- Opening Delimiter -

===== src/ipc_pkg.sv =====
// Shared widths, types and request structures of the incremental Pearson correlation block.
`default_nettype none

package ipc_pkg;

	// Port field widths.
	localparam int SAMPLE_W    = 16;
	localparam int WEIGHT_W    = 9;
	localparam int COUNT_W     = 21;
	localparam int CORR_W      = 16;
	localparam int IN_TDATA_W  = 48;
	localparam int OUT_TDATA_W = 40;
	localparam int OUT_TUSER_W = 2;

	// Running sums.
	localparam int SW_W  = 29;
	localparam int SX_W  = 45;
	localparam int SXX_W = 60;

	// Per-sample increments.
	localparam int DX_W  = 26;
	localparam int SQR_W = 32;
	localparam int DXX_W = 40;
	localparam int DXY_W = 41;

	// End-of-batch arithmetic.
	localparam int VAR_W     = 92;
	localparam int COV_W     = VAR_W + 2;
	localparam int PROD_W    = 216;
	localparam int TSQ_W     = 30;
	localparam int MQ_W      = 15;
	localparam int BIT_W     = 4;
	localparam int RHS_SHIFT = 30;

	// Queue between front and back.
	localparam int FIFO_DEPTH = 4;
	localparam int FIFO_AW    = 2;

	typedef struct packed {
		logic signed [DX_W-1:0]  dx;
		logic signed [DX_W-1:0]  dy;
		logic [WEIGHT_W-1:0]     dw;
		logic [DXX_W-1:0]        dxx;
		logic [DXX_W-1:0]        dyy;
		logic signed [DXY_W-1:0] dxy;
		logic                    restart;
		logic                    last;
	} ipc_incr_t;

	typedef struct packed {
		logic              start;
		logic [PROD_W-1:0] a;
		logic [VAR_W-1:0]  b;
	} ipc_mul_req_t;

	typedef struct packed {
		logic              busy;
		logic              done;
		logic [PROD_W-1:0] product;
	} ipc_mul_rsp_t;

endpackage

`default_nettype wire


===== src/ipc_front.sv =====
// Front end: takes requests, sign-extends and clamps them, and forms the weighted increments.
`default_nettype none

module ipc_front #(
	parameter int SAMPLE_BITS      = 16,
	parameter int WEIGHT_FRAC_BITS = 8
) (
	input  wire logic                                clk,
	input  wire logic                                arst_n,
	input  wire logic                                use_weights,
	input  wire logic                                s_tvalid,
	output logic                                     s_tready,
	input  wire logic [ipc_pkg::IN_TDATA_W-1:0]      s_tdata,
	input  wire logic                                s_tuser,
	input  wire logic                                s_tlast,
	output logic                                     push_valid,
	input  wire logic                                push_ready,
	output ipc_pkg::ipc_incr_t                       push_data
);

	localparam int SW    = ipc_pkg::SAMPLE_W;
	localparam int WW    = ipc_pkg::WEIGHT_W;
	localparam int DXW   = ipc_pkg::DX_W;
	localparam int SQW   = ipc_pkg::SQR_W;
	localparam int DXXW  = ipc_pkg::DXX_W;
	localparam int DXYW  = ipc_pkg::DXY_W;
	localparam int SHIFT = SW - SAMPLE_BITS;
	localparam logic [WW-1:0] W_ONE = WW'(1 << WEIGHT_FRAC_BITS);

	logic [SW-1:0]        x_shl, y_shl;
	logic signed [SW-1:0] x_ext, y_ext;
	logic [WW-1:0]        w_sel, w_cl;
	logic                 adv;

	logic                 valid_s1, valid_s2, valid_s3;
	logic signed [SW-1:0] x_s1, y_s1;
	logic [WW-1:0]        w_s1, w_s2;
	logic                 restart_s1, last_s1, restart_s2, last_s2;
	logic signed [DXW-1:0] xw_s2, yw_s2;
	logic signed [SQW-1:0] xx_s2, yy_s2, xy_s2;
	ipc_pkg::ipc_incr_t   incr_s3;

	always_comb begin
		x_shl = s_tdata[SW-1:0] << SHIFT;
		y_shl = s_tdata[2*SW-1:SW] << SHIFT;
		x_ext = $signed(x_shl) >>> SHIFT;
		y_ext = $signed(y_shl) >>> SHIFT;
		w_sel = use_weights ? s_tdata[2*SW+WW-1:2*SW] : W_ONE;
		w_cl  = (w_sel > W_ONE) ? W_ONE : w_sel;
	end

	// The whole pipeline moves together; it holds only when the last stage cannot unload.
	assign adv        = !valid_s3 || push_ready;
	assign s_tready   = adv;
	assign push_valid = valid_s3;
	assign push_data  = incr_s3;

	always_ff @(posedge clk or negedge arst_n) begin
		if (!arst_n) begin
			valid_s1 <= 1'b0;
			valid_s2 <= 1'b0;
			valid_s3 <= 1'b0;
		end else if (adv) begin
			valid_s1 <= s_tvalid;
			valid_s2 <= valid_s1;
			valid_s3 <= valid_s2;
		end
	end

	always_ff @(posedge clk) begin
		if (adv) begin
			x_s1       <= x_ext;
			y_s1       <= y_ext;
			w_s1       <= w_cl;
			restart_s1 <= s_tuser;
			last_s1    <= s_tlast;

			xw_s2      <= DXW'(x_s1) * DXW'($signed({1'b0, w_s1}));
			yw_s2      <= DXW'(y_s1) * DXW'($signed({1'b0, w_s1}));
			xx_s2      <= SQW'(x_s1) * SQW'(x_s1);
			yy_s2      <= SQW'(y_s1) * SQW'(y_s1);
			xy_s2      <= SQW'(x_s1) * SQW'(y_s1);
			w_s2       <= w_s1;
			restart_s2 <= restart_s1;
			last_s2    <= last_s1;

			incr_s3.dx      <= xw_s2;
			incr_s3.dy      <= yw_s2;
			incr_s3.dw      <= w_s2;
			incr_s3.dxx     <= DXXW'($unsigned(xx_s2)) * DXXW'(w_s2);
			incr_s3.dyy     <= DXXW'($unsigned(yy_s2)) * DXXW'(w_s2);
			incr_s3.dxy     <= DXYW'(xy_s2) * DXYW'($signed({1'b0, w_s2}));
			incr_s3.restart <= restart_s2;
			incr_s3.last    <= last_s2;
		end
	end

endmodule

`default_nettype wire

- Closing Delimiter -

--- EXERCISE AIM ---
Collect the lines of the records that include the string "input".

--- OUTPUT FOR THIS TASK ---
	input  wire logic                                clk,
	input  wire logic                                arst_n,
	input  wire logic                                use_weights,
	input  wire logic                                s_tvalid,
	input  wire logic [ipc_pkg::IN_TDATA_W-1:0]      s_tdata,
	input  wire logic                                s_tuser,
	input  wire logic                                s_tlast,
	input  wire logic                                push_ready,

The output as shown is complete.